Wenn er gefragt wird, was ihm heute das Wichtigste im Leben sei, dann gibt er eine schnelle Antwort: der Glaube und die Menschen. Das, wonach er sich am meisten sehne, sei eigentlich die Verbindung zwischen beidem, die Gemeinschaft der Menschen im Glauben - gelebte Kirche. Echte Gemeinschaft hat er lange Zeit vermisst. In der ersten Zeit nach dem Unfall waren viele Freunde für ihn da, darunter auch Mitglieder seiner Kirchengemeinde in Leipzig. Doch mit den Jahren nahmen die Besuche ab, und seit er wieder zu Hause lebt, hat er zu einigen seiner Bekannten kaum noch Kontakt. "Vielleicht haben sie ja Berührungsängste, jedenfalls fühle ich mich manchmal richtig ausgegrenzt und behindert. Andere Leute sind wiederum sehr herzlich zu mir, nur da frage ich mich, wo waren die in den letzten Jahren, wenn ich mal ein ermutigendes Wort gebraucht habe?" Aus seiner Frage ist kein Vorwurf herauszuhören, sondern die Suche nach einer ehrlichen Antwort. Gerd Queißer lässt sich aber nicht entmutigen und will nun einen Neuanfang wagen, auch in seiner Kirchengemeinde. Seine Sehnsucht nach Zugehörigkeit sei einfach zu groß. Zwar gäbe es in seiner Gemeinde keine Gruppe für Alleinstehende in seinem Alter, aber seinen Platz werde er schon fi nden - beim Erzählen lächelt wieder das unvoreingenommene und schelmische Kind aus ihm. Auf die Frage, warum er den Menschen, die ihn enttäuscht und im Stich gelassen haben, wieder neu begegnen wolle, antwortet er, ohne zu zögern: "Man muss auch verzeihen können." Die Zeit heile wahrscheinlich auch diese Wunden, hofft er, denn körperlich gehe es nur noch bergauf.

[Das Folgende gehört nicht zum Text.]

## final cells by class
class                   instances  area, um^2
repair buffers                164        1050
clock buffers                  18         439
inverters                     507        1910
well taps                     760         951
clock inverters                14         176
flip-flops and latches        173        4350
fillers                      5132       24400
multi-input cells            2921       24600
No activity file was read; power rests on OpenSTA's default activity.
**src/rtl/ptk_regs.svh**
```systemverilog
// Register map, field positions and reset values of the periodic tick and modulation control
`ifndef PTK_REGS_SVH
`define PTK_REGS_SVH

// ----------------------------------------------------------------
// Register indices (byte address is four times the index)
// ----------------------------------------------------------------
`define PTK_IDX_MOD        6'h0A
`define PTK_IDX_RATE       6'h0B
`define PTK_IDX_CTRL       6'h10
`define PTK_IDX_STAT       6'h11
`define PTK_IDX_INT_STAT   6'h12
`define PTK_IDX_INT_MASK   6'h13

// ----------------------------------------------------------------
// Field positions
// ----------------------------------------------------------------
`define PTK_MOD_LO         4
`define PTK_MOD_HI         5
`define PTK_RATE_STYLE     7
`define PTK_RATE_PRE_HI    6
`define PTK_RATE_PRE_LO    4
`define PTK_RATE_MOD_HI    3
`define PTK_RATE_MOD_LO    0
`define PTK_CTRL_SRC       0
`define PTK_CTRL_PSTOP     1
`define PTK_CTRL_GUARD     2
`define PTK_CTRL_LOOP      3
`define PTK_STAT_LOCK      0
`define PTK_STAT_READY     1
`define PTK_INT_TICK       0

// ----------------------------------------------------------------
// Reset values and constants
// ----------------------------------------------------------------
`define PTK_MOD_RST        2'h0
`define PTK_RATE_RST       8'h00
`define PTK_CTRL_RST       4'h0
`define PTK_FM_DIV         4'hF
`define PTK_BIN_BASE       22'h000400
`define PTK_DEC_1K         22'h0003E8
`define PTK_DEC_2K         22'h0007D0
`define PTK_DEC_5K         22'h001388
`define PTK_DEC_10K        22'h002710
`define PTK_DEC_20K        22'h004E20
`define PTK_DEC_50K        22'h00C350
`define PTK_DEC_100K       22'h0186A0
`define PTK_DEC_200K       22'h030D40

`endif

```
**src/rtl/ptk_pkg.sv**
```systemverilog
// Shared types of the periodic tick and modulation control block
package ptk_pkg;
	typedef enum logic [0:0] {
		PTK_STYLE_BIN = 1'b0,
		PTK_STYLE_DEC = 1'b1
	} ptk_style_t;
	typedef logic [21:0] ptk_period_t;
endpackage

```
**src/rtl/ptk_period_decode.sv**
```systemverilog
// Decodes the tick rate register into a period in source clocks
`timescale 1ns/1ps
`include "ptk_regs.svh"

module ptk_period_decode (
	input  wire logic                 style_i,   // Divider style, 1 = decimal
	input  wire logic [2:0]           pre_i,     // Prescale code
	input  wire logic [3:0]           modsel_i,  // Modulus code
	output ptk_pkg::ptk_period_t      period_o,  // Period in source clocks
	output logic                      enable_o   // Tick runs
);
	// ----------------------------------------------------------------
	// Prescale lookup
	// ----------------------------------------------------------------
	function automatic ptk_pkg::ptk_period_t dec_pre(input logic [2:0] code);
		case (code)
			3'h0: dec_pre = `PTK_DEC_1K;
			3'h1: dec_pre = `PTK_DEC_2K;
			3'h2: dec_pre = `PTK_DEC_5K;
			3'h3: dec_pre = `PTK_DEC_10K;
			3'h4: dec_pre = `PTK_DEC_20K;
			3'h5: dec_pre = `PTK_DEC_50K;
			3'h6: dec_pre = `PTK_DEC_100K;
			default: dec_pre = `PTK_DEC_200K;
		endcase
	endfunction

	ptk_pkg::ptk_period_t pre_val;
	logic [26:0]          product;

	// Binary doubles per code from the base, decimal uses the table
	always_comb begin
		if (style_i == ptk_pkg::PTK_STYLE_DEC) begin
			pre_val  = dec_pre(pre_i);
			enable_o = 1'b1;
		end else begin
			pre_val  = (pre_i == 3'h0) ? `PTK_BIN_BASE : (`PTK_BIN_BASE << (pre_i - 3'h1));
			enable_o = (pre_i != 3'h0);
		end
		product  = pre_val * ({1'b0, modsel_i} + 5'h01);
		period_o = product[21:0];
	end
endmodule // ptk_period_decode

```
**src/rtl/ptk_tick_counter.sv**
```systemverilog
// Modulus counter producing the periodic tick from source clock edges
`timescale 1ns/1ps

module ptk_tick_counter #(
	parameter int W = 22                     // Counter width
) (
	input  wire logic         mclk_i,         // System clock
	input  wire logic         reset_n_i,      // Synchronous reset, active low
	input  wire logic         src_edge_i,     // One pulse per source clock edge
	input  wire logic         run_i,          // Counting allowed
	input  wire logic         enable_i,       // Tick enabled
	input  wire logic         restart_i,      // Start a new period
	input  wire logic [W-1:0] period_i,       // Period in source clocks
	output logic     [W-1:0]  count_o,        // Current count
	output logic              tick_o          // One-cycle tick event
);
	// Restart wins; a frozen counter keeps its value
	always_ff @(posedge mclk_i) begin
		if (!reset_n_i) begin
			count_o <= '0;
			tick_o  <= 1'b0;
		end else if (restart_i || !enable_i) begin
			count_o <= '0;
			tick_o  <= 1'b0;
		end else if (run_i && src_edge_i) begin
			if (count_o >= period_i - W'(1)) begin
				count_o <= '0;
				tick_o  <= 1'b1;
			end else begin
				count_o <= count_o + W'(1);
				tick_o  <= 1'b0;
			end
		end else begin
			tick_o <= 1'b0;
		end
	end
endmodule // ptk_tick_counter

```
**src/rtl/ptk_top.sv**
```systemverilog
// Periodic tick and loop modulation control with APB register access
// Function
// - Modulation register at index 0x0A, 8 bits, only bits 5:4 exist, reset zero
// - Modulation write accepted only with protect clear and loop select set
// - Accepted modulation write clears lock and crystal ready flags
// - Amplitude code 00 off, 01 one, 10 two, 11 four percent
// - Modulation rate is reference frequency divided by sixteen
// - Tick source is RC clock when select is 0, crystal when 1
// - In stop, tick runs only with pseudo-stop and crystal source
// - Tick rate register at index 0x0B, 8 bits, reset zero, always writable
// - Every tick rate write restarts the period
// - Any change of tick source select restarts the period
// - Bit 7 selects binary or decimal prescale style
// - Binary codes 001 to 111 select two to the ten through sixteen
// - Modulus field multiplies the prescaler by value plus one
// - Binary code 000 disables the tick regardless of modulus
// - Decimal codes select 1k to 200k times modulus, never off
//
// Added by the designer: the APB interface to the registers.
`timescale 1ns/1ps
`include "ptk_regs.svh"

module ptk_top #(
	parameter int CW = 22                       // Tick counter width
) (
	input  wire logic        mclk_i,             // 40 MHz system clock
	input  wire logic        reset_n_i,          // Synchronous reset, active low
	input  wire logic        psel_i,             // APB select
	input  wire logic        penable_i,          // APB enable
	input  wire logic        pwrite_i,           // APB write
	input  wire logic [7:0]  paddr_i,            // APB byte address
	input  wire logic [31:0] pwdata_i,           // APB write data
	output logic      [31:0] prdata_o,           // APB read data
	output logic             pready_o,           // APB ready
	output logic             pslverr_o,          // APB error on unmapped address
	input  wire logic        irc_edge_i,         // Internal RC clock edge pulse
	input  wire logic        xtal_edge_i,        // Crystal clock edge pulse
	input  wire logic        ref_edge_i,         // Loop reference edge pulse
	input  wire logic        stop_mode_i,        // Stop mode active
	input  wire logic        lock_acquired_i,    // Loop lock event
	input  wire logic        crystal_up_i,       // Crystal became ready
	input  wire logic        crystal_lost_i,     // Crystal ready lost
	output logic      [1:0]  mod_amplitude_o,    // Modulation amplitude code
	output logic             fm_step_o,          // Modulation rate pulse
	output logic             tick_o,             // Periodic tick pulse
	output logic             irq_o,              // Interrupt, level
	output logic             loop_locked_o,      // Loop lock flag
	output logic             crystal_ready_flag_o // Crystal ready flag
);
	// ----------------------------------------------------------------
	// Address decode
	// ----------------------------------------------------------------
	function automatic logic addr_is(input logic [7:0] a, input logic [5:0] idx);
		addr_is = (a[7:2] == idx) && (a[1:0] == 2'h0);
	endfunction

	logic       access;
	logic       wr_en;
	logic       hit_mod, hit_rate, hit_ctrl, hit_stat, hit_ist, hit_imsk, mapped;
	logic       mod_accept;

	assign access   = psel_i && penable_i && pready_o;
	assign wr_en    = access && pwrite_i && !pslverr_o;
	assign hit_mod  = addr_is(paddr_i, `PTK_IDX_MOD);
	assign hit_rate = addr_is(paddr_i, `PTK_IDX_RATE);
	assign hit_ctrl = addr_is(paddr_i, `PTK_IDX_CTRL);
	assign hit_stat = addr_is(paddr_i, `PTK_IDX_STAT);
	assign hit_ist  = addr_is(paddr_i, `PTK_IDX_INT_STAT);
	assign hit_imsk = addr_is(paddr_i, `PTK_IDX_INT_MASK);
	assign mapped   = hit_mod | hit_rate | hit_ctrl | hit_stat | hit_ist | hit_imsk;

	// ----------------------------------------------------------------
	// Registers
	// ----------------------------------------------------------------
	logic [1:0] mod_r;
	logic [7:0] rate_r;
	logic [3:0] ctrl_r;
	logic       int_stat_r;
	logic       int_mask_r;
	logic       src_prev_r;
	logic [3:0] fm_cnt_r;
	logic       tick_ev;
	logic [CW-1:0] count;
	ptk_pkg::ptk_period_t period;
	logic       period_en;
	logic       restart;
	logic       run;
	logic       src_sel;

	assign src_sel    = ctrl_r[`PTK_CTRL_SRC];
	assign mod_accept = wr_en && hit_mod && !ctrl_r[`PTK_CTRL_GUARD]
		&& ctrl_r[`PTK_CTRL_LOOP];

	// APB answer: one wait cycle, data and error registered with ready
	always_ff @(posedge mclk_i) begin
		if (!reset_n_i) begin
			pready_o  <= 1'b0;
			pslverr_o <= 1'b0;
			prdata_o  <= 32'h0000_0000;
		end else begin
			pready_o  <= psel_i && penable_i && !pready_o;
			pslverr_o <= psel_i && penable_i && !pready_o && !mapped;
			prdata_o  <= 32'h0000_0000;
			if (psel_i && penable_i && !pready_o && !pwrite_i) begin
				if (hit_mod)
					prdata_o[`PTK_MOD_HI:`PTK_MOD_LO] <= mod_r;
				if (hit_rate)
					prdata_o[7:0] <= rate_r;
				if (hit_ctrl)
					prdata_o[3:0] <= ctrl_r;
				if (hit_stat) begin
					prdata_o[`PTK_STAT_LOCK]  <= loop_locked_o;
					prdata_o[`PTK_STAT_READY] <= crystal_ready_flag_o;
				end
				if (hit_ist)
					prdata_o[`PTK_INT_TICK] <= int_stat_r;
				if (hit_imsk)
					prdata_o[`PTK_INT_TICK] <= int_mask_r;
			end
		end
	end

	// Modulation amplitude, write-gated
	always_ff @(posedge mclk_i) begin
		if (!reset_n_i)
			mod_r <= `PTK_MOD_RST;
		else if (mod_accept)
			mod_r <= pwdata_i[`PTK_MOD_HI:`PTK_MOD_LO];
	end

	// Tick rate register, writable at any time
	always_ff @(posedge mclk_i) begin
		if (!reset_n_i)
			rate_r <= `PTK_RATE_RST;
		else if (wr_en && hit_rate)
			rate_r <= pwdata_i[7:0];
	end

	// Control bits; source select only sets while the crystal is ready
	always_ff @(posedge mclk_i) begin
		if (!reset_n_i) begin
			ctrl_r <= `PTK_CTRL_RST;
		end else begin
			if (wr_en && hit_ctrl) begin
				ctrl_r[`PTK_CTRL_PSTOP] <= pwdata_i[`PTK_CTRL_PSTOP];
				ctrl_r[`PTK_CTRL_GUARD] <= pwdata_i[`PTK_CTRL_GUARD];
				ctrl_r[`PTK_CTRL_LOOP]  <= pwdata_i[`PTK_CTRL_LOOP];
			end
			if (!crystal_ready_flag_o)
				ctrl_r[`PTK_CTRL_SRC] <= 1'b0;
			else if (wr_en && hit_ctrl)
				ctrl_r[`PTK_CTRL_SRC] <= pwdata_i[`PTK_CTRL_SRC];
		end
	end

	// Lock flag: an arriving lock event wins over the clear
	always_ff @(posedge mclk_i) begin
		if (!reset_n_i)
			loop_locked_o <= 1'b0;
		else if (lock_acquired_i)
			loop_locked_o <= 1'b1;
		else if (mod_accept)
			loop_locked_o <= 1'b0;
	end

	// Crystal ready flag: set wins over the clear
	always_ff @(posedge mclk_i) begin
		if (!reset_n_i)
			crystal_ready_flag_o <= 1'b0;
		else if (crystal_up_i)
			crystal_ready_flag_o <= 1'b1;
		else if (mod_accept || crystal_lost_i)
			crystal_ready_flag_o <= 1'b0;
	end

	// ----------------------------------------------------------------
	// Frequency modulation
	// ----------------------------------------------------------------
	// Amplitude code drives the oscillator directly; 00 means off
	always_ff @(posedge mclk_i) begin
		if (!reset_n_i)
			mod_amplitude_o <= `PTK_MOD_RST;
		else
			mod_amplitude_o <= mod_r;
	end

	// One step per sixteen reference edges, held idle while off
	always_ff @(posedge mclk_i) begin
		if (!reset_n_i) begin
			fm_cnt_r  <= 4'h0;
			fm_step_o <= 1'b0;
		end else if (mod_r == 2'h0) begin
			fm_cnt_r  <= 4'h0;
			fm_step_o <= 1'b0;
		end else if (ref_edge_i) begin
			fm_cnt_r  <= fm_cnt_r + 4'h1;
			fm_step_o <= (fm_cnt_r == `PTK_FM_DIV);
		end else begin
			fm_step_o <= 1'b0;
		end
	end

	// ----------------------------------------------------------------
	// Periodic tick
	// ----------------------------------------------------------------
	// Previous source select, to spot a change from any cause
	always_ff @(posedge mclk_i) begin
		if (!reset_n_i)
			src_prev_r <= 1'b0;
		else
			src_prev_r <= src_sel;
	end

	assign restart = (wr_en && hit_rate) || (src_sel != src_prev_r);
	// Freezing keeps the count so the period resumes after stop
	assign run = !stop_mode_i || (ctrl_r[`PTK_CTRL_PSTOP] && src_sel);

	ptk_period_decode u_decode (
		.style_i  (rate_r[`PTK_RATE_STYLE]),
		.pre_i    (rate_r[`PTK_RATE_PRE_HI:`PTK_RATE_PRE_LO]),
		.modsel_i (rate_r[`PTK_RATE_MOD_HI:`PTK_RATE_MOD_LO]),
		.period_o (period),
		.enable_o (period_en)
	);

	ptk_tick_counter #(.W(CW)) u_counter (
		.mclk_i     (mclk_i),
		.reset_n_i  (reset_n_i),
		.src_edge_i (src_sel ? xtal_edge_i : irc_edge_i),
		.run_i      (run),
		.enable_i   (period_en),
		.restart_i  (restart),
		.period_i   (period),
		.count_o    (count),
		.tick_o     (tick_ev)
	);

	// Tick output mirrors the counter event one cycle later
	always_ff @(posedge mclk_i) begin
		if (!reset_n_i)
			tick_o <= 1'b0;
		else
			tick_o <= tick_ev;
	end

	// ----------------------------------------------------------------
	// Interrupt
	// ----------------------------------------------------------------
	// Sticky tick status, write one to clear; a new tick wins
	always_ff @(posedge mclk_i) begin
		if (!reset_n_i) begin
			int_stat_r <= 1'b0;
			int_mask_r <= 1'b0;
		end else begin
			if (tick_ev)
				int_stat_r <= 1'b1;
			else if (wr_en && hit_ist && pwdata_i[`PTK_INT_TICK])
				int_stat_r <= 1'b0;
			if (wr_en && hit_imsk)
				int_mask_r <= pwdata_i[`PTK_INT_TICK];
		end
	end

	// Level interrupt from registered status and mask
	always_ff @(posedge mclk_i) begin
		if (!reset_n_i)
			irq_o <= 1'b0;
		else
			irq_o <= int_stat_r && int_mask_r;
	end
endmodule // ptk_top

```
**config.mk**
```make
export PLATFORM = sky130hd
export DESIGN_NAME = ptk_top
export DESIGN_NICKNAME = d
export VERILOG_FILES = /design/src/rtl/ptk_pkg.sv /design/src/rtl/ptk_period_decode.sv /design/src/rtl/ptk_tick_counter.sv /design/src/rtl/ptk_top.sv
export VERILOG_INCLUDE_DIRS = /design/src /design/src/rtl
export SDC_FILE = /design/constraint.sdc
export NUM_CORES = 1
export LEC_CHECK = 0
export BUFFER_PORTS_ARGS = -buffer_cell sky130_fd_sc_hd__buf_2
export CORE_MARGIN = 2
export CORE_UTILIZATION = 55
export CTS_CLUSTER_DIAMETER = 200
export DETAILED_ROUTE_END_ITERATION = 12
export MAX_ROUTING_LAYER = met4
export PLACE_DENSITY = 0.78
export SETUP_SLACK_MARGIN = 0.5
export SYNTH_ARGS = -nofsm -noshare
export SYNTH_HDL_FRONTEND = slang
export SYNTH_SLANG_ARGS = --single-unit
```
**constraint.sdc**
```tcl
create_clock -name mclk_i -period 14.2 [get_ports mclk_i]
set_clock_uncertainty 0.15 [all_clocks]
set_input_delay 2.84 -clock mclk_i [delete_from_list [all_inputs] [get_ports mclk_i]]
set_output_delay 2.84 -clock mclk_i [all_outputs]
set_load 0.005 [all_outputs]
```
==> metrics <==
CP cell instances=nand3_1 > xnor2_1 > nand2_1 > ha_1 > inv_1 > fa_1 > inv_1 > fa_1 > inv_1 > ha_1 > nand3_1 > o211a_1 > o21bai_1 > a21oi_1 > nor4bb_1 > a211oi_1 > ha_1 > a21o_1 > a21o_1 > a21oi_1 > nand3_1 > or4b_2 > a31oi_1; Max Freq=135 MHz; Max clock buf depth=2; # port buffers=44; Crit Path Class=reg2reg; Comb power frac=4.1%; Least-Margin Pin Slew=1180 ps; Post-synth ARST share=0%; Worst path slowest cell=xnor2_1; power share of the clock group=43.2%; initial antenna violation count=0; Fin Setup TNS=0 ps; most frequent cells in the layout=inv_1 (102), nor2_1 (91), nand2_1 (64), dfxtp_1 (61), ha_1 (58); Synth Area per Inst=8.07 um^2; final hold slack=332 ps; hold depth=2; Reg2Reg Setup Slack=6780 ps; Setup crit end kind=flip-flop; CTS tree=built; pre-CTS setup slack=6860 ps; Pins Over Slew Limit=0; synthesis-to-finish area growth=6.31%; Worst Min Path Start=u_counter.count_o[0]; LEAKAGE=0.00280 uW; switching power total=85.7 uW; die area=0.0117 mm^2; setup ws final=6780 ps; Vias=4949; # nets final=923; Final Cycle Share=52.3%; Sw Share=26.3%; Peak VDD IR=0.0457 mV; DRC errors left=0; Yosys cell types=61; PD cells=51.6 mW/mm^2; Worst setup SP type=flip-flop; clock-pin slew on the worst setup and hold paths=80 ps; Inserted Diodes=0; Syn Inst Count=738; Overflow after GRT=0; post_cts resized=0; Starting Density=57.2%; vias in the first global route=4725; CP arrival=7560 ps; RD Place Congestion=0.930; synthesized area=0.00595 mm^2; Post-CTS Setup Repair Bufs=0; Worst-Skew Late Latency=360 ps; relative slew slack=20.8%; hold endpoint=u_counter.count_o[0]; Clock Sinks=61; status=finished, final reports clean; Die W=108 um; Top FF cell, synth=dfxtp_1; final hold vios=0; sequential share of power=52.7%; worst reg2reg startpoint=rate_r[0]; r2r endpoint=u_counter.count_o[2]; Post-synth EDFFs=0; Rows=37; average via count per standard cell=5.43; Seq/Total Area, Yosys=20.5%; layout cells sized above 1=9.41%; required time of the critical path=14340 ps; GRT Total Usage=23.1%; Routed WL per cell=13.9 um; final antenna-violating net count=0; Max Cap Viol=0; pin count of the biggest net entering global routing=26; crit path max fanout=19; HP Class=reg2reg; core area=0.0104 mm^2; FF-to-FF path depth=23; most common cell after layout, fill and taps aside=inv_1; DIE HEIGHT=108 um; first-pass GRT wire length=21.1 mm; RSZ-0062 raised after global routing=false; Crit path largest cell delay=960 ps; Ys Warns=0; I/O pin total=93; H-Tree Depth=3; fin crit period=7420 ps; Routed Wire Length=12.7 mm; CTS buffer count=9; #FFs+latches synth=61; Hold Buf Count CTS=0; 1st-iter DRT viols=395; drt first pass iters=5; setup violators final=0; Root Buffer=clkbuf_8; Pint=241 uW; # fillers=923; hpwl dp=10.2 mm
[per-stage QoR]
| stage | instance area [um^2] | total power (uW) | util (%) | instances |
|---|---|---|---|---|
| after floorplan | 6040 | 187 | - | 761 |
| after global placement | 6150 | 189 | 59.1 | 896 |
| after detailed placement | 6150 | 189 | 59.1 | 896 |
| after CTS | 6330 | 327 | 60.8 | 912 |
| after global routing | 6330 | 337 | 60.8 | 912 |
| final | 6330 | 327 | 60.8 | 912 |
[flip-flops by register name, indices dropped and copies added (netlist names), 2 cells and up]
register           cells
ctrl_r                 4
mod_amplitude_o        2
u_counter.count_o     22
rate_r                 8
mod_r                  2
prdata_o               8
fm_cnt_r               4
[cell families (layout without fill, tap and decap cells)]
family,after synthesis,in the layout,synth area share [%]
DFF,61,61,20.5
xor gates and xnor gates,42,42,6.18
buffers and inverters,149,164,11.3
other,1,24,0.0630
muxes,13,13,2.19
adders and majority gates,100,100,26.3
AOI/OAI and AO/OA,88,88,9.84
and+or+nand+nor,284,284,23.6
[layout make-up]
cell class | instances | area (um^2) | share of cell area, %
inverter | 103 | 387 | 6.11
clock inverter | 7 | 51.3 | 0.811
sequential | 61 | 1220 | 19.3
timing repair buffer | 45 | 228 | 3.60
multi-input combinational | 551 | 4150 | 65.5
clock buffer | 9 | 124 | 1.96
tap | 136 | 170 | 2.69
[critical path, delay by kind of cell, from the launching register on]
family	cells	cell delay (ps)
AO/OA/AOI/OAI	8	1580
XOR/XNOR	1	960
adder cells (fa/ha/maj)	5	2070
buffers and inverters	3	150
flip-flops	1	750
AND/OR/NAND/NOR	6	1680
[synth_stat cells (2+ instances only)]
cell type	instances	area share, %
or2_2	2	0.21
xnor2_1	32	4.7
ha_1	58	12
nand2_1	64	4.0
o21a_1	3	0.38
a21oi_1	32	2.7
nand2b_1	8	0.84
a21o_1	6	0.76
a31oi_1	4	0.42
a211o_1	2	0.29
o21ai_0	10	0.84
buf_4	25	3.2
nor2b_1	19	2.0
o311ai_0	2	0.29
a31o_2	2	0.29
dfxtp_1	61	21
xor2_1	10	1.5
fa_1	42	14
and3_1	11	1.2
or3_1	4	0.42
buf_2	2	0.17
nor2_1	91	5.7
nor4_1	4	0.42
inv_1	102	6.4
nor3b_1	2	0.25
buf_6	2	0.38
nor4_2	2	0.42
clkbuf_1	16	1.0
a21boi_0	4	0.50
nand4_1	15	1.6
and2_1	15	1.6
mux2i_1	13	2.2
o21bai_1	4	0.50
nand3b_1	2	0.25
nand3_1	22	1.8
or4b_4	2	0.46
a22oi_1	6	0.76
nor3_1	14	1.2
[worst max path at each step]
stage / start / end / slack [ps] / cells after the start
after global placement: rate_r[0] / u_counter.count_o[2] / 7020 / 23
final: rate_r[0] / u_counter.count_o[2] / 6780 / 23
after detailed placement: rate_r[0] / u_counter.count_o[8] / 6860 / 23
after global routing: rate_r[0] / u_counter.count_o[4] / 6180 / 23
after floorplan: rate_r[4] / u_counter.count_o[2] / 8090 / 23
after CTS: rate_r[0] / u_counter.count_o[8] / 6790 / 23
[per-layer routing]
layer / track usage [%] / vias up / routed length, um
met5: - / - / 0
met4: 4.76 / 0 / 99
met3: 4.70 / 9 / 639
met2: 37.5 / 117 / 6250
met1: 30.1 / 2379 / 5660
li1: - / 2444 / -
[power groups by stage]
stage               registers (uW)  clock network [uW]  logic (uW)
global route                   172                 150        14.6
floorplan                      176                   0        11.0
global placement               176                   0        12.7
finish                         172                 141        13.3
detailed placement             176                   0        13.1
CTS                            172                 142        13.2
Note: power is estimated with default switching activity, not from simulation.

Mittlerweile kann er nicht nur wieder laufen, sogar seinen Führerschein hat er wieder gemacht. Gerd Queißer scheint einen unbändigen Lebenswillen zu haben. "Die beste Therapie sind Sonne und Bewegung, davon bin ich überzeugt. Das hat mich auch davor bewahrt, psychisch abzurutschen." Psychopharmaka nehme er keine mehr, darauf ist er besonders stolz. In seinem Beruf als Rettungsassistent wird er wohl nicht mehr arbeiten können, muss er sich wehmütig eingestehen. Aber er ist für die Menschen in seiner Familie und in seinem Umfeld da, wenn sie Hilfe brauchen. "Das ist es, wofür ich lebe", bezeugt der einstige Lebensretter, der sein eigenes Leben zurückgewonnen hat.